To me, this only makes sense if one of the following might be true:
* the entropy pool is so small that it's in danger of brute-forcing
* the pool's contents can be read out somehow, or
* the extraction process (NIST SP 800-90 CTR_DRBG AES) may not be strongly one-way

But I know there are other opinions :-). More than likely though, they're doing this to follow "best practices".

At the very least this is going to disclose to an attacker on another core how many random numbers you're consuming. Random numbers can often be requested via the network, so he sends changing rates of SSL or IPsec handshake requests while watching how fast the pool depletes. This enables him to determine if he's running on the same processor as your crypto thread. It may also create a covert channel for exfiltration. Of course, there are other shared resources that might already be an easier way to do this.

Still, we can predict how this story will turn out because we have several examples of what happens in practice when RNGs decide that they have "run out" of numbers: the client code continues running with whatever garbage it gets because it's not a situation that the software developer ever encountered in his debugger, or one which a QA team ever noticed in the lab. At best, it will continue along an untested code path.

The thing _least_ likely to happen is for the operation actually needing the CSRNs to fail, because that would be a conspicuous bug which would have to be "fixed" somehow.

So the Intel "DRNG" has observable shared internal state and is shared among multiple cores. Even worse, *an attacker running on one core has the ability to cause the RDRAND instruction to write zeroes to the destination register* !

Note that the carry flag isn't accessible from C. The RDRAND instruction isn't either, but there will be inline assembler snippets floating around any day now.

Just to pick on Peter Gutmann:
How would you encode, for example, 'RdRand eax'?
I'd like to get the encoded form to implement it as '__asm _emit 0x0F __asm
_emit 0xC7 __asm _emit <something>' (in the case of MSVC).

Note that he's not asking about how to check the carry flag too. I'm sure he of all people wouldn't forget this, but not so for your typical developer.

It's possible to check the carry flag from inline asm:
http://stackoverflow.com/questions/3139772/check-if-carry-flag-is-set

So if you were a C programmer who didn't know x64 assembler *maybe* you could find the right advice in that thread and get the carry flag out reliably. But how would you test it? How would QA test it?

It's certainly possible to get everything right, but
* requires significant skill and effort on the developer's part
* zero observable benefit in the normal case
* proper error handling reduces perceived reliability
* silent vulnerable failure mode
* difficult to repro on the developers box (masked by debugger)
* difficult to repro on the QA box
* may change with new processor revisions
* relatively easy for the attacker under the right conditions

This is a recipe for fail.

For comparison, look at the RDTSC instruction. Here's a nice helpful page (I've referred to it myself) with code to read the processor timestamp counter:
http://www.mcs.anl.gov/~kazutomo/rdtsc.html
Microsoft's compiler even provides a compiler intrinsic for it:
http://msdn.microsoft.com/en-us/library/twchhe95.aspx

Note that neither of these two sources provide any code to determine the processor support for and the validity of the values returned by this instruction! In fact, the numbers it returns can be really wacky on multi-cpu architectures. Intel and AMD behave differently, even across chip models. You should probably set CPU affinity on any thread that's going to use it and be prepared to handle a certain amount of wacky measurements.

Now, put on your tinfoil beanie and suppose the hw accelerator is a
Mallory.
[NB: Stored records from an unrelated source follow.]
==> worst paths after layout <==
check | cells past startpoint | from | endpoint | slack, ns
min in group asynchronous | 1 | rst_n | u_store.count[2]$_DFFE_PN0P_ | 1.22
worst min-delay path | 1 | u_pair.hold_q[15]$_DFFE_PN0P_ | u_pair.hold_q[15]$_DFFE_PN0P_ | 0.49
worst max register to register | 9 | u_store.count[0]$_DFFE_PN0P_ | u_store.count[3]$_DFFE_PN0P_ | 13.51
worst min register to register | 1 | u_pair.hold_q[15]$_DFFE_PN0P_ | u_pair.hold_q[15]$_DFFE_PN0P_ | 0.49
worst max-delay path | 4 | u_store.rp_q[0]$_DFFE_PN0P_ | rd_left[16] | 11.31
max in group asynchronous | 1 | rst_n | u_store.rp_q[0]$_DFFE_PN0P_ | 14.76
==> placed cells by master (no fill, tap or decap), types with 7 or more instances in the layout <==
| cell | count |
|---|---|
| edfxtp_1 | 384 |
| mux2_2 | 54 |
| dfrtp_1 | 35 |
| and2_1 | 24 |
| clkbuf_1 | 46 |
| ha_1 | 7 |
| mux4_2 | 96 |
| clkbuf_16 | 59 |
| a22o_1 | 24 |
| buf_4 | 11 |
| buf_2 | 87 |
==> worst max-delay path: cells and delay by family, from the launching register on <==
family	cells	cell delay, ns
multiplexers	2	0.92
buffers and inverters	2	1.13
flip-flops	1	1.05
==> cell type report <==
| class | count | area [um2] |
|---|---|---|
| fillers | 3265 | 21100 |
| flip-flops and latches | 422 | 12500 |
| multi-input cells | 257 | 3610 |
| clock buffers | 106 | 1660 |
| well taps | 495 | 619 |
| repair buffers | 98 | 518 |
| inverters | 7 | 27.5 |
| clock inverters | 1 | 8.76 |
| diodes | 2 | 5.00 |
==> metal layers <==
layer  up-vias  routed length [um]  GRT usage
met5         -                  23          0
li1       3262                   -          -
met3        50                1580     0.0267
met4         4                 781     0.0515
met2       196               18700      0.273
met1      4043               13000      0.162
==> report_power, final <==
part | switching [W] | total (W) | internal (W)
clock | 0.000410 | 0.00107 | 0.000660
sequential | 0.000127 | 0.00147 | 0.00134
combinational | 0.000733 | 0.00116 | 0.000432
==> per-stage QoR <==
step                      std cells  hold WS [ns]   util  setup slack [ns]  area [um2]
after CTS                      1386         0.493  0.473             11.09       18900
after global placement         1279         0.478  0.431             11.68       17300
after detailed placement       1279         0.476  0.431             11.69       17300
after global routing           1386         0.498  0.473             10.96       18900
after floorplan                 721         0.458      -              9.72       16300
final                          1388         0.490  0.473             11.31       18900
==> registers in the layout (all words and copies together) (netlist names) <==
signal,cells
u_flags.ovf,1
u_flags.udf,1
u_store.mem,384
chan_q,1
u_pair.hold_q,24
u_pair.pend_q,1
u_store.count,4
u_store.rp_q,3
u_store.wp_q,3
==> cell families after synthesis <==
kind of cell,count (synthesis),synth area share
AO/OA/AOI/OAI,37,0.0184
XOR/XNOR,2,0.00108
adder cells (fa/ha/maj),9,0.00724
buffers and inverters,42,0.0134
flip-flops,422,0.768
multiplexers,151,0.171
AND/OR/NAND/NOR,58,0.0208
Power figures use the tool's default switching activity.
==> config.mk <==
export PLATFORM = sky130hd
export DESIGN_NAME = tribElasticStore
export DESIGN_NICKNAME = d
export VERILOG_FILES = /design/src/rtl/tes_pkg.sv /design/src/rtl/tes_datapath.sv /design/src/rtl/tes_control.sv /design/src/rtl/tribElasticStore.sv
export SDC_FILE = /design/constraint.sdc
export NUM_CORES = 1
export LEC_CHECK = 0
export ABC_AREA = 1
export BUFFER_PORTS_ARGS = -buffer_cell sky130_fd_sc_hd__buf_2
export CORE_ASPECT_RATIO = 1.2
export CORE_MARGIN = 1
export CORE_UTILIZATION = 45
export CTS_CLUSTER_DIAMETER = 30
export DETAILED_ROUTE_END_ITERATION = 16
export PLACE_DENSITY = 0.74
export SETUP_SLACK_MARGIN = 0.05
export SYNTH_ARGS = -nofsm -noshare
export SYNTH_HDL_FRONTEND = slang
export SYNTH_SLANG_ARGS = --single-unit
==> constraint.sdc <==
create_clock -name clk -period 3.83 [get_ports clk]
set_input_delay 0.766 -clock clk [delete_from_list [all_inputs] [get_ports clk]]
set_output_delay 0.766 -clock clk [all_outputs]
set_load 0.03 [all_outputs]
==> src/rtl/tes_pkg.sv <==
package tes_pkg;

  typedef enum logic [1:0] {
    MODE_FILL   = 2'd0,
    MODE_ALWAYS = 2'd1,
    MODE_RATIO  = 2'd2,
    MODE_BYPASS = 2'd3
  } stuffMode_t;

  typedef struct packed {
    logic doWrite;
    logic doRead;
    logic recentre;
    logic zeroData;
    logic bypassData;
  } storeStrobe_t;

endpackage

==> src/rtl/tes_datapath.sv <==
module tes_datapath
  import tes_pkg::*;
#(
  parameter int DEPTH = 16
) (
  input  logic                       clk,
  input  logic                       rstN,
  input  storeStrobe_t               strobe,
  input  logic                       wrData,
  output logic                       rdData,
  output logic [$clog2(DEPTH):0]     fill
);

  localparam int ADDR_W = $clog2(DEPTH);
  localparam int PTR_W  = ADDR_W + 1;
  localparam logic [PTR_W-1:0] HALF = PTR_W'(DEPTH / 2);

  logic             mem [DEPTH];
  logic [PTR_W-1:0] wrPtr;
  logic [PTR_W-1:0] rdPtr;
  logic [PTR_W-1:0] wrPtrNext;

  assign wrPtrNext = wrPtr + PTR_W'(strobe.doWrite);
  assign fill      = wrPtr - rdPtr;

  always_ff @(posedge clk) begin
    if (!rstN) begin
      for (int i = 0; i < DEPTH; i++) mem[i] <= 1'b0;
    end else if (strobe.doWrite) begin
      mem[wrPtr[ADDR_W-1:0]] <= wrData;
    end
  end

  always_ff @(posedge clk) begin
    if (!rstN) begin
      wrPtr  <= HALF;
      rdPtr  <= '0;
      rdData <= 1'b0;
    end else begin
      wrPtr <= wrPtrNext;
      if (strobe.recentre)    rdPtr <= wrPtrNext - HALF;
      else if (strobe.doRead) rdPtr <= rdPtr + PTR_W'(1);

      if (strobe.bypassData)    rdData <= wrData;
      else if (strobe.zeroData) rdData <= 1'b0;
      else if (strobe.doRead)   rdData <= mem[rdPtr[ADDR_W-1:0]];
    end
  end

endmodule

==> src/rtl/tes_control.sv <==
module tes_control
  import tes_pkg::*;
#(
  parameter int DEPTH   = 16,
  parameter int RATIO_W = 8
) (
  input  logic                   clk,
  input  logic                   rstN,
  input  stuffMode_t             mode,
  input  logic [RATIO_W-1:0]     ratioN,
  input  logic                   wrEn,
  input  logic                   rdEn,
  input  logic                   stuffOpp,
  input  logic [$clog2(DEPTH):0] fill,
  output storeStrobe_t           strobe,
  output logic                   stuffReq,
  output logic                   overflowFlag,
  output logic                   underflowFlag
);

  localparam int PTR_W = $clog2(DEPTH) + 1;
  localparam logic [PTR_W-1:0] HALF = PTR_W'(DEPTH / 2);
  localparam logic [PTR_W-1:0] FULL = PTR_W'(DEPTH);

  logic               bypass;
  logic               ovfEvent;
  logic               unfEvent;
  logic               decision;
  logic               ratioHit;
  logic [RATIO_W-1:0] oppCnt;

  assign bypass   = (mode == MODE_BYPASS);
  assign ovfEvent = !bypass && wrEn && !rdEn && (fill == FULL);
  assign unfEvent = !bypass && rdEn && (fill == '0);

  always_comb begin
    strobe.doWrite    = !bypass && wrEn && !ovfEvent;
    strobe.doRead     = !bypass && rdEn && !unfEvent;
    strobe.recentre   = ovfEvent || unfEvent;
    strobe.zeroData   = unfEvent;
    strobe.bypassData = bypass;
  end

  assign ratioHit = (ratioN <= RATIO_W'(1)) || (oppCnt >= ratioN - RATIO_W'(1));

  always_comb begin
    unique case (mode)
      MODE_FILL:   decision = (fill < HALF);
      MODE_ALWAYS: decision = 1'b1;
      MODE_RATIO:  decision = ratioHit;
      default:     decision = 1'b0;
    endcase
  end

  always_ff @(posedge clk) begin
    if (!rstN) begin
      stuffReq      <= 1'b0;
      oppCnt        <= '0;
      overflowFlag  <= 1'b0;
      underflowFlag <= 1'b0;
    end else begin
      if (stuffOpp) begin
        stuffReq <= decision;
        if (mode == MODE_RATIO) oppCnt <= ratioHit ? '0 : oppCnt + RATIO_W'(1);
      end
      if (ovfEvent) overflowFlag  <= 1'b1;
      if (unfEvent) underflowFlag <= 1'b1;
    end
  end

endmodule

==> src/rtl/tribElasticStore.sv <==
module tribElasticStore
  import tes_pkg::*;
#(
  parameter int DEPTH   = 16,
  parameter int RATIO_W = 8
) (
  input  logic               clk,
  input  logic               rstN,
  input  logic [1:0]         mode,
  input  logic [RATIO_W-1:0] ratioN,
  input  logic               wrEn,
  input  logic               wrData,
  input  logic               rdEn,
  output logic               rdData,
  input  logic               stuffOpp,
  output logic               stuffReq,
  output logic               overflowFlag,
  output logic               underflowFlag
);

  localparam int PTR_W = $clog2(DEPTH) + 1;

  storeStrobe_t     strobe;
  logic [PTR_W-1:0] fill;

  tes_control #(.DEPTH(DEPTH), .RATIO_W(RATIO_W)) uCtrl (
    .clk(clk), .rstN(rstN), .mode(stuffMode_t'(mode)), .ratioN(ratioN),
    .wrEn(wrEn), .rdEn(rdEn), .stuffOpp(stuffOpp), .fill(fill),
    .strobe(strobe), .stuffReq(stuffReq),
    .overflowFlag(overflowFlag), .underflowFlag(underflowFlag)
  );

  tes_datapath #(.DEPTH(DEPTH)) uData (
    .clk(clk), .rstN(rstN), .strobe(strobe), .wrData(wrData),
    .rdData(rdData), .fill(fill)
  );

endmodule

==> PnR_summary.wiki <==
{| class="wikitable"
! Metric !! Value
|-
| Status || finished clean
|-
| Minimum clock period after layout || 3.07 ns
|-
| Max VDD drop || 0.195 mV
|-
| Worst Path Max Fanout || 24
|-
| Minimum hold slack || 0.446 ns
|-
| Fin. max-slew vios || 0
|-
| Post-layout instance count excluding filler cells || 455
|-
| Area growth, synth to finish || 9.86%
|-
| Fraction of post-synthesis cell area in the top cell type by area || 0.320
|-
| Cell taking the most area after synthesis || sky130_fd_sc_hd__dfxtp_1
|-
| Max Clock Freq || 326 MHz
|-
| Critical Path AT || 3.31 ns
|-
| Net Sw Power || 0.000285 W
|-
| Transition time at the pin with the least slew margin || 0.751 ns
|-
| Cells after DPL || 447
|-
| Detailed placement HPWL || 4.22 mm
|-
| Class of the most critical hold timing path || reg2reg
|-
| Worst-Skew Late Latency || 0.30 ns
|-
| Portion of total power attributed to the clock network || 0.404
|-
| Number of distinct standard cells referenced by the synthesized netlist || 31
|-
| Count of inserted antenna diode cells || 0
|-
| Internal power consumption || 0.000789 W
|-
| Antenna violation net count after detailed routing || 0
|-
| Net Sw Frac || 0.265
|-
| Kind of critical path || reg2reg
|-
| Count of buffering cells on the critical path with inverters included || 6
|-
| Comb pwr share || 0.160
|-
| Power per cell area || 372 nW/um2
|-
| Unrepaired setup endpoints after global routing || no
|-
| Number of buffers on the longest clock path || 2
|-
| CP required || 4.08 ns
|-
| Detailed Routing Iterations Pass 1 || 5
|-
| Standard cell core area || 5630 um2
|-
| Final setup fails || 0
|-
| Worst relative slew slack || 0.500
|-
| Average via count per standard cell || 5.32
|-
| Global-route wire length before repair || 9.39 mm
|-
| Gpl congestion || 0.875
|-
| Leading cell type in the layout, fill and taps excluded || sky130_fd_sc_hd__nand2_1
|-
| Placed standard-cell area || 2740 um2
|-
| Startpoint type of the worst setup path || flip-flop
|-
| Mean instance size in the synthesized netlist || 7.00 um2
|-
| Top post-synthesis cells by area || sky130_fd_sc_hd__dfxtp_1 (32%), sky130_fd_sc_hd__nand2_1 (8.7%), sky130_fd_sc_hd__ha_1 (8.6%)
|-
| Total congestion overflow after global routing || 0
|-
| Sequential fraction of the synthesis area || 0.320
|-
| Number of warnings reported in the yosys synthesis log || 0
|-
| Clock slew at the register clock pins of the worst setup and hold paths || 0.08 ns
|-
| Tcrit/Tclk final || 0.801
|-
| Initial Utilization || 0.466
|-
| Wire length reported by the detailed router || 5.52 mm
|-
| Synth Register Bits || 42
|-
| Share of post-route cells with drive strength above 1 || 0.0946
|-
| Relative contribution of sequential cells to total power || 0.436
|-
| Critical path capture point type || flip-flop
|-
| Most used cell, CP || sky130_fd_sc_hd__nand2_1
|-
| Commonest cells after routing, fill and taps aside || sky130_fd_sc_hd__nand2_1 (61), sky130_fd_sc_hd__inv_1 (59), sky130_fd_sc_hd__nand3_1 (44)
|-
| Fraction of synthesis flops using an asynchronous set or reset pin || 0
|-
| Gate family responsible for the most delay along the worst path || simple AND/OR/NAND/NOR gates
|-
| Setup Total Neg Slack || 0 ns
|-
| Count of buffers from port buffering || 19
|-
| Clock tree root buffer cell || sky130_fd_sc_hd__clkbuf_8
|-
| Count of nets after finishing || 424
|-
| Critical-path top delay cell || sky130_fd_sc_hd__dfxtp_1
|-
| Via count of the first global-routing pass || 2208
|-
| Primary FF master, synth || sky130_fd_sc_hd__dfxtp_1
|-
| Syn Std Cell Area || 2630 um2
|-
| Largest net degree at the start of global routing || 43
|-
| Count of hold-fix buffers inserted at cts || 0
|-
| TritonCTS clock tree || yes
|-
| Sink Count || 42
|-
| Total routing usage reported by global routing || 0.193
|-
| Number of antenna violations at the first check in global routing || 0
|-
| # H-tree levels || 2
|-
| TritonCTS buffer count || 5
|-
| Count of maximum capacitance violations || 0
|-
| Core Rows || 30
|-
| Number of design-rule violations left by the first detailed-router iteration || 146
|-
| Hold Vio Cnt, Final || 0
|-
| Number of instances in the synthesized netlist || 375
|-
| Number of synthesized flops with an enable pin || 0
|-
| Average wire per cell in the routed design || 12.1 um
|-
| Clk_skew || 0.00517 ns
|-
| Number of placed I/O pins || 20
|-
| Max incr delay on CP || 0.40 ns
|-
| Post-CTS repair timing setup buffer count || 0
|-
| Overall die width || 71.7 um
|-
| Die Y || 85.7 um
|-
| CTS resizes || 0
|-
| Layout Cell Area excl Fill || 2890 um2
|-
| Full die area || 6150 um2
|-
| Utilization after layout || 0.512
|-
| Total number of vias || 2420
|-
| Synthesized net count || 409
|-
| Leakage Power || 1.34 nW
|-
| Series of cell instances along the critical path || inv_1 -> ha_1 -> nand2_1 -> inv_1 -> nand2_1 -> nand2_1 -> nand2_1 -> nand2_1 -> nand3_4 -> inv_1 -> nor3_1 -> ha_1 -> ha_1 -> inv_1 -> or3_1 -> nand2_1 -> inv_1 -> nand2_1 -> nand3_1 -> nand3_1 -> nand2_1 -> inv_1
|-
| DR DRC count || 0
|}
## worst register-to-register path: cells and delay by family, from the launching register on
family | cells | cell delay [ns]
flip-flops | 1 | 0.40
buffers and inverters | 6 | 0.38
AND/OR/NAND/NOR | 13 | 1.48
adder cells (fa/ha/maj) | 3 | 0.76
## logic make-up after synthesis
logic type,after synthesis,synth area share
compound gates,47,0.0977
xor+xnor,18,0.0600
fa+ha+maj,18,0.0858
buf+inv,71,0.108
flops,42,0.320
simple gates,179,0.328
## worst paths after layout
| path | slack (ns) | start | to | depth (start not counted) |
|---|---|---|---|---|
| setup reg to reg | 0.76 | uData.rdPtr[2]$_SDFFE_PN0N_ | uData.rdPtr[4]$_SDFFE_PN0N_ | 22 |
| setup / recovery | 0.76 | uData.rdPtr[2]$_SDFFE_PN0N_ | uData.rdPtr[4]$_SDFFE_PN0N_ | 22 |
| hold / removal | 0.45 | uCtrl.underflowFlag$_SDFFE_PN0P_ | uCtrl.underflowFlag$_SDFFE_PN0P_ | 2 |
| hold reg to reg | 0.45 | uCtrl.underflowFlag$_SDFFE_PN0P_ | uCtrl.underflowFlag$_SDFFE_PN0P_ | 2 |
## sequential cells by signal (all words and copies together), names as in the netlist, named ones only
name                 count
uData.rdData             1
uData.mem               16
uCtrl.stuffReq           1
uCtrl.oppCnt             8
uCtrl.underflowFlag      1
uCtrl.overflowFlag       1
uData.wrPtr              5
uData.rdPtr              5
## Yosys cell counts (2+ instances only)
| cell | number |
|---|---|
| sky130_fd_sc_hd__nand2_1 | 61 |
| sky130_fd_sc_hd__inv_1 | 59 |
| sky130_fd_sc_hd__nand3_1 | 44 |
| sky130_fd_sc_hd__dfxtp_1 | 42 |
| sky130_fd_sc_hd__nor2_1 | 35 |
| sky130_fd_sc_hd__o21ai_0 | 25 |
| sky130_fd_sc_hd__nand4_1 | 21 |
| sky130_fd_sc_hd__ha_1 | 18 |
| sky130_fd_sc_hd__a21oi_1 | 14 |
| sky130_fd_sc_hd__xor2_1 | 13 |
| sky130_fd_sc_hd__clkbuf_1 | 6 |
| sky130_fd_sc_hd__xnor2_1 | 5 |
| sky130_fd_sc_hd__nand3b_1 | 4 |
| sky130_fd_sc_hd__o211ai_1 | 4 |
| sky130_fd_sc_hd__nor3_1 | 3 |
| sky130_fd_sc_hd__buf_2 | 2 |
| sky130_fd_sc_hd__buf_6 | 2 |
| sky130_fd_sc_hd__nand2_2 | 2 |
| sky130_fd_sc_hd__nand3_2 | 2 |
| sky130_fd_sc_hd__nand3_4 | 2 |
## through the flow
step                      power, W  setup slack (ns)
after floorplan           0.000606              1.11
after global placement    0.000645             0.845
after detailed placement  0.000649             0.752
after CTS                  0.00108             0.784
after global routing       0.00112             0.491
final                      0.00107             0.764
## area by class of cell
| type | count | area (um2) |
|---|---|---|
| multi-input cells | 262 | 1500 |
| clock buffers | 6 | 82.6 |
| repair buffers | 19 | 95.1 |
| inverters | 60 | 225 |
| well taps | 64 | 80.1 |
| flip-flops and latches | 42 | 841 |
| fillers | 570 | 2750 |
| clock inverters | 2 | 60.1 |
## layer usage
metal	GRT usage	up-vias	routed length, um	share of wire
li1	-	1258	-	-
met1	0.225	1129	2530	0.46
met4	0.0642	0	74	0.013
met3	0.0411	6	130	0.024
met5	0	-	0	0
met2	0.346	27	2790	0.50
## power groups by stage
stage | Combinational [W] | Sequential [W] | Clock, W
after floorplan | 0.000131 | 0.000475 | 0
after global placement | 0.000168 | 0.000478 | 0
after detailed placement | 0.000172 | 0.000478 | 0
after CTS | 0.000173 | 0.000467 | 0.000440
after global routing | 0.000196 | 0.000470 | 0.000458
final | 0.000172 | 0.000468 | 0.000434
(Power assumes the default switching activity.)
Suppose there is some kind of a built-in weakness/backdoor,
for instance as a persistent memory inside the chip, which stores
the last N keys.

Years ago, somebody ran "strings" on a Windows system DLL and found the string "NSAKEY". http://en.wikipedia.org/wiki/NSAKEY There was a lot of speculation and outright accusations that this was a backdoor to Windows.

Ah, those were innocent times. :-)

Since then we've learned more about exploiting ordinary software bugs and there have been *thousands* of remote holes discovered in Microsoft products:
http://web.nvd.nist.gov/view/vuln/search-results?adv_search=true&cves=on&cve_id=&query=microsoft&cwe_id=&pub_date_start_month=-1&pub_date_start_year=-1&pub_date_end_month=-1&pub_date_end_year=-1&mod_date_start_month=-1&mod_date_start_year=-1&mod_date_end_month=-1&mod_date_end_year=-1&cvss_sev_base=&cvss_av=NETWORK&cvss_ac=&cvss_au=&cvss_c=&cvss_i=&cvss_a=

The idea that the NSA (or any skilled attacker) would have needed Microsoft's help to execute code remotely on Windows NT is now simply laughable. The same goes for other commonly-used OSes.

Microsoft's code quality is vastly improved and now far ahead of most of the rest of the industry. But we know there are still hundreds of "trusted" root CAs, many from governments, that will silently install themselves into Windows at the request of any website. Some of these even have code signing capabilities.

I guess the point here is that unless you're talking about hardware constructed specifically for a high-security environment, sneaking special key detection logic into the microarchitecture seems like the world's most overcomplicated way of pwning a commodity box.

Having physical access to the machine would yield
the keys (thus subverting e.g. any disk encryption). And even more
paranoidly, a proper instruction sequence could blurt the key cache
out for convenient remote access by malware crafted by the People
Who Know The Secrets.

It wouldn't need to be anything that obvious. Just a circuit
configuration that leaks enough secret stuff via a side channel (timing,
power, RF, etc.) that it could be captured.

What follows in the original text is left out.